Teemu Lampainen sets course record, ties lead at European Open
Teemu Lampainen’s bogey-free 12-under at Tallinn Song Festival Grounds broke the course record and dragged him into the European Open lead.

Teemu Lampainen turned a championship layout into a scoring showcase at the European Open, firing a bogey-free 12-under to set a new course record and force his way into the lead conversation. On a par-63 track measuring 3,085 meters at Tallinn Song Festival Grounds, the kind of round that normally takes perfect control from start to finish became the day’s defining number.
That score carried real weight because this was no soft opening at a throwaway stop. The 2026 PDGA European Open is the second PDGA Major of the year, played June 18-21 in Tallinn, Estonia, and the Rockstar layout demanded precision on every hole. Lampainen, listed by the PDGA as a 1024-rated pro from Turku, Finland, already had 92 career events, 10 wins and $34,028 in earnings, but a round like this is the sort that changes the shape of a major.

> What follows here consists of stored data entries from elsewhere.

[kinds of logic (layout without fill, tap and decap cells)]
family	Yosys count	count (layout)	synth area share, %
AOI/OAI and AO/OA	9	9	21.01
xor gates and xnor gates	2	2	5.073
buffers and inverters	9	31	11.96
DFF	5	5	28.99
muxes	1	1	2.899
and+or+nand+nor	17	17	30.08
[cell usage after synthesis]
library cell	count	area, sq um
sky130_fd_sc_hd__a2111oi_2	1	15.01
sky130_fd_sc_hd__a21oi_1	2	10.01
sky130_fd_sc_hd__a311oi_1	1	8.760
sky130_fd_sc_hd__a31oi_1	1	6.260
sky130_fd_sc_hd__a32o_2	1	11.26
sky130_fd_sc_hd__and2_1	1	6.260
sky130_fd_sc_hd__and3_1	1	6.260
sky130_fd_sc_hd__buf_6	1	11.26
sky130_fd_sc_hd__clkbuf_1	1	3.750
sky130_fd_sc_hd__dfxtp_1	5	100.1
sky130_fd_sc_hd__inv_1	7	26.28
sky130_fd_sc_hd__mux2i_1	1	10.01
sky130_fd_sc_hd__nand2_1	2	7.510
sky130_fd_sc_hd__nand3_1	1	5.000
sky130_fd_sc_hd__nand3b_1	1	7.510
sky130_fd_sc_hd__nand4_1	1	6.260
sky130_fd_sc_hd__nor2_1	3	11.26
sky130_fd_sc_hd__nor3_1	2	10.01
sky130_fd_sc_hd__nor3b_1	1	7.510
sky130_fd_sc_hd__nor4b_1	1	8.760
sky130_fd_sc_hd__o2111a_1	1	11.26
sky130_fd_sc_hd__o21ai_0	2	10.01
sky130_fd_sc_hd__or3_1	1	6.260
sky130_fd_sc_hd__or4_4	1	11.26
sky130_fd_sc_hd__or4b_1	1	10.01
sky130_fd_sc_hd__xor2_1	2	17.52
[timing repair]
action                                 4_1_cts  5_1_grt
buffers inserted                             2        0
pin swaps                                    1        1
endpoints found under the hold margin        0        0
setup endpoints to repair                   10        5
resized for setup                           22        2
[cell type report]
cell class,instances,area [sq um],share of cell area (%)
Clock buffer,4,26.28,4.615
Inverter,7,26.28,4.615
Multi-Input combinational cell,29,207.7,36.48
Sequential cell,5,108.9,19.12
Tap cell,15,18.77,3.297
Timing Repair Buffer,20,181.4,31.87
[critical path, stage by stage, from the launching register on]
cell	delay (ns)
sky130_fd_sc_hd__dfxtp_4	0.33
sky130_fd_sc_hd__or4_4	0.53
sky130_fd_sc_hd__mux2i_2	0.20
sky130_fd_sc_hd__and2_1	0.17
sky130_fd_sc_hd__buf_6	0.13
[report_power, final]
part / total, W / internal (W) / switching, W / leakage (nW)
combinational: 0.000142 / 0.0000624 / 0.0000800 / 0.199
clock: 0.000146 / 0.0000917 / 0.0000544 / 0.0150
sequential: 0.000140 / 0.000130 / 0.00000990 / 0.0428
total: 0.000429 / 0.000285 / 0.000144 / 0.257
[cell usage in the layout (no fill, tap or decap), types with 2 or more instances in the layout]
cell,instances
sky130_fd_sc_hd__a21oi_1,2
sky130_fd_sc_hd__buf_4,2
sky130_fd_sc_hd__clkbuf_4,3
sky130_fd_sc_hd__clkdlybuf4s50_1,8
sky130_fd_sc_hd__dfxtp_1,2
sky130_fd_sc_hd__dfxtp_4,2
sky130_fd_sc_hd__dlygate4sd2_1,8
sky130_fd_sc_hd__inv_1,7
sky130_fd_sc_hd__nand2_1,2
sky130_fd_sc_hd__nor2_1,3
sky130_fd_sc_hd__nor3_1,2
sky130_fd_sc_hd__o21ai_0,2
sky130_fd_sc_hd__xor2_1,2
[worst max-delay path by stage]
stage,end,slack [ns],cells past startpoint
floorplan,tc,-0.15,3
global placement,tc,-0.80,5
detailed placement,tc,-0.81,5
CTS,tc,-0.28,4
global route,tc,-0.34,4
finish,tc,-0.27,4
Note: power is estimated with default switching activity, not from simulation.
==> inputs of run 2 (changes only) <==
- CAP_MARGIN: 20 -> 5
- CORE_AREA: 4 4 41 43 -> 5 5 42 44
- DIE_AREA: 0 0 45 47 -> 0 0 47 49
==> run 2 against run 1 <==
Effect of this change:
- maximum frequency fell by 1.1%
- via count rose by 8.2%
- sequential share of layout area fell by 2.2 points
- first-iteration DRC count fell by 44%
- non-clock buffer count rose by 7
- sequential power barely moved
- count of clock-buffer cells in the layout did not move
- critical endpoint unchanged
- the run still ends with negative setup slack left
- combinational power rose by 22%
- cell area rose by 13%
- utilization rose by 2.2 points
<file path="src/rtl/fp_mul_pkg.sv">
// -----------------------------------------------------------------------------
// fp_mul_pkg
// Shared types, constants and helper functions for the pipelined FP multiplier.
//   fp_class_e    : operand classification (ZERO/NORM/INF/NAN)
//   fp_bias()     : exponent bias from exponent width
//   fp_width()    : packed word width from exponent/mantissa widths
//   fp_canon_nan(): canonical quiet NaN bit pattern (sign 0, quiet bit set)
//   STAT_*        : bit positions inside the optional status vector
// Optional feature macro: FP_MUL_STATUS_EN (status port, see fp_multiply_pipe).
// -----------------------------------------------------------------------------
package fp_mul_pkg;

    typedef enum logic [1:0] {
        CLS_ZERO = 2'd0,
        CLS_NORM = 2'd1,
        CLS_INF  = 2'd2,
        CLS_NAN  = 2'd3
    } fp_class_e;

    localparam int unsigned STAT_W         = 4;
    localparam int unsigned STAT_INVALID   = 3;
    localparam int unsigned STAT_OVERFLOW  = 2;
    localparam int unsigned STAT_UNDERFLOW = 1;
    localparam int unsigned STAT_INEXACT   = 0;

    function automatic int unsigned fp_bias(input int unsigned exp_w);
        return (32'd1 << (exp_w - 32'd1)) - 32'd1;
    endfunction

    function automatic int unsigned fp_width(input int unsigned exp_w, input int unsigned man_w);
        return 32'd1 + exp_w + man_w;
    endfunction

    // Exponent all-ones, fraction MSB set, everything else zero.
    function automatic logic [63:0] fp_canon_nan(input int unsigned exp_w, input int unsigned man_w);
        return (((64'd1 << exp_w) - 64'd1) << man_w) | (64'd1 << (man_w - 32'd1));
    endfunction

endpackage

</file>
<file path="src/rtl/fp_multiply_pipe_if.sv">
// -----------------------------------------------------------------------------
// fp_multiply_pipe_if
// Operand/result bus for fp_multiply_pipe.
//   in_valid/in_ready       : operand handshake
//   operand_1/operand_2     : {sign, exp, frac} operands, W bits
//   out_valid/out_ready     : result handshake
//   result                  : {sign, exp, frac} product, W bits
//   status (FP_MUL_STATUS_EN): {invalid, overflow, underflow, inexact}
// Modports: master = producer/consumer side, slave = multiplier side.
// -----------------------------------------------------------------------------
interface fp_multiply_pipe_if #(
    parameter int unsigned EXP_W = 8,
    parameter int unsigned MAN_W = 23
);
    import fp_mul_pkg::*;

    localparam int unsigned W = fp_width(EXP_W, MAN_W);

    logic         in_valid;
    logic         in_ready;
    logic [W-1:0] operand_1;
    logic [W-1:0] operand_2;
    logic         out_valid;
    logic         out_ready;
    logic [W-1:0] result;

`ifdef FP_MUL_STATUS_EN
    logic [STAT_W-1:0] status;

    modport master (
        output in_valid, operand_1, operand_2, out_ready,
        input  in_ready, out_valid, result, status
    );
    modport slave (
        input  in_valid, operand_1, operand_2, out_ready,
        output in_ready, out_valid, result, status
    );
`else
    modport master (
        output in_valid, operand_1, operand_2, out_ready,
        input  in_ready, out_valid, result
    );
    modport slave (
        input  in_valid, operand_1, operand_2, out_ready,
        output in_ready, out_valid, result
    );
`endif

endinterface

</file>
<file path="src/rtl/fp_mul_round.sv">
// -----------------------------------------------------------------------------
// fp_mul_round
// Combinational round-to-nearest, ties-to-even on a normalised significand.
//   i_frac    : fraction bits (hidden one excluded)
//   i_guard   : first bit below the fraction LSB
//   i_round   : second bit below the fraction LSB
//   i_sticky  : OR of all remaining lower bits
//   o_frac_c  : rounded fraction
//   o_carry_c : fraction overflowed to 1.0 (caller bumps the exponent)
// -----------------------------------------------------------------------------
module fp_mul_round #(
    parameter int unsigned MAN_W = 23
) (
    input  logic [MAN_W-1:0] i_frac,
    input  logic             i_guard,
    input  logic             i_round,
    input  logic             i_sticky,
    output logic [MAN_W-1:0] o_frac_c,
    output logic             o_carry_c
);
    logic w_up;

    // Above half-ulp rounds up; exactly half rounds up only when LSB is odd.
    assign w_up = i_guard & (i_round | i_sticky | i_frac[0]);
    assign {o_carry_c, o_frac_c} = {1'b0, i_frac} + (MAN_W + 1)'(w_up);

endmodule

</file>
<file path="src/rtl/fp_multiply_pipe.sv">
// -----------------------------------------------------------------------------
// fp_multiply_pipe
// 3-stage pipelined floating-point multiplier with valid/ready flow control,
// round-to-nearest-even, flush-to-zero and full special-case handling.
//   clk  : clock, rising edge
//   rst  : synchronous active-high reset
//   bus  : fp_multiply_pipe_if.slave (operands in, result out)
// Stages: S1 unpack/classify/multiply, S2 normalise/round, S3 special select.
// Global stall: the whole pipe advances when S3 is empty or being drained.
// Optional feature macro: FP_MUL_STATUS_EN adds bus.status.
// -----------------------------------------------------------------------------
module fp_multiply_pipe
    import fp_mul_pkg::*;
#(
    parameter int unsigned EXP_W = 8,
    parameter int unsigned MAN_W = 23
) (
    input  logic                  clk,
    input  logic                  rst,
    fp_multiply_pipe_if.slave     bus
);
    localparam int unsigned W    = fp_width(EXP_W, MAN_W);
    localparam int unsigned EW   = EXP_W + 2;
    localparam int unsigned PW   = 2 * (MAN_W + 1);
    localparam int unsigned BIAS = fp_bias(EXP_W);
    localparam logic signed [EW-1:0] EXP_MAX  = EW'((1 << EXP_W) - 1);
    localparam logic signed [EW-1:0] EXP_ZERO = '0;
    localparam logic [W-1:0] CANON_NAN = W'(fp_canon_nan(EXP_W, MAN_W));

    function automatic fp_class_e classify(input logic [EXP_W-1:0] e, input logic [MAN_W-1:0] f);
        if (e == '0)          return CLS_ZERO;
        else if (&e)          return (f == '0) ? CLS_INF : CLS_NAN;
        else                  return CLS_NORM;
    endfunction

    // ---------------- pipeline registers ----------------
    logic                 r_s1_valid, r_s2_valid, r_s3_valid;
    logic                 r_s1_sign, r_s2_sign;
    fp_class_e            r_s1_cls1, r_s1_cls2, r_s2_cls1, r_s2_cls2;
    logic signed [EW-1:0] r_s1_exp, r_s2_exp;
    logic [PW-1:0]        r_s1_prod;
    logic [MAN_W-1:0]     r_s2_frac;
    logic [W-1:0]         r_s3_result;
`ifdef FP_MUL_STATUS_EN
    logic                 r_s1_sub, r_s2_sub, r_s2_rnd;
    logic [STAT_W-1:0]    r_s3_status;
`endif

    logic w_advance;
    assign w_advance    = !r_s3_valid || bus.out_ready;
    assign bus.in_ready = w_advance;

    // ---------------- S1: unpack, classify, exponent sum, significand product ----------------
    logic [EXP_W-1:0] w_e1, w_e2;
    logic [MAN_W-1:0] w_f1, w_f2;
    logic [PW-1:0]    w_prod;
    assign w_e1   = bus.operand_1[W-2 -: EXP_W];
    assign w_e2   = bus.operand_2[W-2 -: EXP_W];
    assign w_f1   = bus.operand_1[MAN_W-1:0];
    assign w_f2   = bus.operand_2[MAN_W-1:0];
    assign w_prod = PW'({1'b1, w_f1}) * PW'({1'b1, w_f2});

    // ---------------- S2: normalise and round ----------------
    logic                 w_msb, w_carry;
    logic [PW-2:0]        w_norm;
    logic [MAN_W-1:0]     w_frac_rnd;
    logic                 w_g, w_r, w_s;
    logic signed [EW-1:0] w_s2_exp;

    // Align so the leading one sits just above bit PW-2 (dropped as hidden bit).
    assign w_msb  = r_s1_prod[PW-1];
    assign w_norm = w_msb ? r_s1_prod[PW-2:0] : {r_s1_prod[PW-3:0], 1'b0};
    assign w_g    = w_norm[MAN_W];
    assign w_r    = w_norm[MAN_W-1];
    assign w_s    = |w_norm[MAN_W-2:0];

    fp_mul_round #(.MAN_W(MAN_W)) u_round (
        .i_frac    (w_norm[PW-2 -: MAN_W]),
        .i_guard   (w_g),
        .i_round   (w_r),
        .i_sticky  (w_s),
        .o_frac_c  (w_frac_rnd),
        .o_carry_c (w_carry)
    );

    assign w_s2_exp = r_s1_exp + EW'(w_msb) + EW'(w_carry);

    // ---------------- S3: special-case select ----------------
    logic         w_nan, w_inf, w_zero, w_special, w_ovf, w_unf;
    logic [W-1:0] w_result;
    always_comb begin
        w_nan     = (r_s2_cls1 == CLS_NAN) || (r_s2_cls2 == CLS_NAN) ||
                    ((r_s2_cls1 == CLS_INF) && (r_s2_cls2 == CLS_ZERO)) ||
                    ((r_s2_cls1 == CLS_ZERO) && (r_s2_cls2 == CLS_INF));
        w_inf     = (r_s2_cls1 == CLS_INF) || (r_s2_cls2 == CLS_INF);
        w_zero    = (r_s2_cls1 == CLS_ZERO) || (r_s2_cls2 == CLS_ZERO);
        w_special = w_nan || w_inf || w_zero;
        w_ovf     = !w_special && (r_s2_exp >= EXP_MAX);
        w_unf     = !w_special && !w_ovf && (r_s2_exp <= EXP_ZERO);
        w_result  = {r_s2_sign, r_s2_exp[EXP_W-1:0], r_s2_frac};
        if (w_nan)
            w_result = CANON_NAN;
        else if (w_inf || w_ovf)
            w_result = {r_s2_sign, {EXP_W{1'b1}}, {MAN_W{1'b0}}};
        else if (w_zero || w_unf)
            w_result = {r_s2_sign, {(W-1){1'b0}}};
    end

`ifdef FP_MUL_STATUS_EN
    logic [STAT_W-1:0] w_status;
    always_comb begin
        w_status                 = '0;
        w_status[STAT_INVALID]   = w_nan;
        w_status[STAT_OVERFLOW]  = w_ovf;
        w_status[STAT_UNDERFLOW] = w_unf || r_s2_sub;
        w_status[STAT_INEXACT]   = w_ovf || w_unf || r_s2_sub || (!w_special && r_s2_rnd);
    end
`endif

    // ---------------- stage registers ----------------
    always_ff @(posedge clk) begin
        if (rst) begin
            r_s1_valid  <= 1'b0;
            r_s2_valid  <= 1'b0;
            r_s3_valid  <= 1'b0;
            r_s1_sign   <= 1'b0;
            r_s2_sign   <= 1'b0;
            r_s1_cls1   <= CLS_ZERO;
            r_s1_cls2   <= CLS_ZERO;
            r_s2_cls1   <= CLS_ZERO;
            r_s2_cls2   <= CLS_ZERO;
            r_s1_exp    <= '0;
            r_s2_exp    <= '0;
            r_s1_prod   <= '0;
            r_s2_frac   <= '0;
            r_s3_result <= '0;
`ifdef FP_MUL_STATUS_EN
            r_s1_sub    <= 1'b0;
            r_s2_sub    <= 1'b0;
            r_s2_rnd    <= 1'b0;
            r_s3_status <= '0;
`endif
        end else if (w_advance) begin
            r_s1_valid <= bus.in_valid;
            r_s1_sign  <= bus.operand_1[W-1] ^ bus.operand_2[W-1];
            r_s1_cls1  <= classify(w_e1, w_f1);
            r_s1_cls2  <= classify(w_e2, w_f2);
            r_s1_exp   <= EW'(w_e1) + EW'(w_e2) - EW'(BIAS);
            r_s1_prod  <= w_prod;

            r_s2_valid <= r_s1_valid;
            r_s2_sign  <= r_s1_sign;
            r_s2_cls1  <= r_s1_cls1;
            r_s2_cls2  <= r_s1_cls2;
            r_s2_exp   <= w_s2_exp;
            r_s2_frac  <= w_frac_rnd;

            r_s3_valid <= r_s2_valid;
            // Bubbles leave the last result in place.
            if (r_s2_valid)
                r_s3_result <= w_result;
`ifdef FP_MUL_STATUS_EN
            r_s1_sub <= ((w_e1 == '0) && (w_f1 != '0)) || ((w_e2 == '0) && (w_f2 != '0));
            r_s2_sub <= r_s1_sub;
            r_s2_rnd <= w_g | w_r | w_s;
            if (r_s2_valid)
                r_s3_status <= w_status;
`endif
        end
    end

    assign bus.out_valid = r_s3_valid;
    assign bus.result    = r_s3_result;
`ifdef FP_MUL_STATUS_EN
    assign bus.status    = r_s3_status;
`endif

endmodule

</file>
<file path="src/flat_wrapper.sv">
// flat-port wrapper written by rule: the top's interface ports become plain ports
module fp_multiply_pipe_flat import fp_mul_pkg::*;
#(
    parameter int unsigned EXP_W = 8,
    parameter int unsigned MAN_W = 23
)
  (clk, rst, bus_in_valid, bus_operand_1, bus_operand_2, bus_out_ready, bus_in_ready, bus_out_valid, bus_result);
  fp_multiply_pipe_if #(.EXP_W(EXP_W), .MAN_W(MAN_W)) bus_i ();
  input  logic clk;
  input  logic rst;
  input wire logic [$bits(bus_i.in_valid)-1:0] bus_in_valid;
  input wire logic [$bits(bus_i.operand_1)-1:0] bus_operand_1;
  input wire logic [$bits(bus_i.operand_2)-1:0] bus_operand_2;
  input wire logic [$bits(bus_i.out_ready)-1:0] bus_out_ready;
  output wire logic [$bits(bus_i.in_ready)-1:0] bus_in_ready;
  output wire logic [$bits(bus_i.out_valid)-1:0] bus_out_valid;
  output wire logic [$bits(bus_i.result)-1:0] bus_result;
  assign bus_i.in_valid = bus_in_valid;
  assign bus_i.operand_1 = bus_operand_1;
  assign bus_i.operand_2 = bus_operand_2;
  assign bus_i.out_ready = bus_out_ready;
  assign bus_in_ready = bus_i.in_ready;
  assign bus_out_valid = bus_i.out_valid;
  assign bus_result = bus_i.result;
  fp_multiply_pipe #(.EXP_W(EXP_W), .MAN_W(MAN_W)) u_core (.clk(clk), .rst(rst), .bus(bus_i));
endmodule
</file>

The swing on the leaderboard was as important as the number on the card. Early live scoring had Gannon Buhr in front at 11-under, with Richard Wysocki one back at 10-under and Lampainen sitting among the chasers at 6-under. By the time the scoring settled, Lampainen’s charge had moved him to 18-under and into a tie for the lead, one shot behind Buhr at 19-under. That is the anatomy of a course-record round: not just a hot run, but a line drive straight through the field.
What makes the round especially interesting is how clean it was. A bogey-free 12-under on a major setup does not come from one lucky burst. It comes from stringing together the kind of stretches where pars feel like mistakes and birdies become routine. On a layout listed at 18 holes and par 63, Lampainen did not merely survive the course record chase, he owned it.
The venue matters, too. Tallinn Song Festival Grounds had already hosted the European Disc Golf Festival in 2025, and the 2026 European Open was organized with the same team behind that event. That familiarity should not be ignored heading into the weekend. A player who can dissect a course this thoroughly, at a site with recent competitive history, looks less like a one-round outlier and more like a serious weekend threat.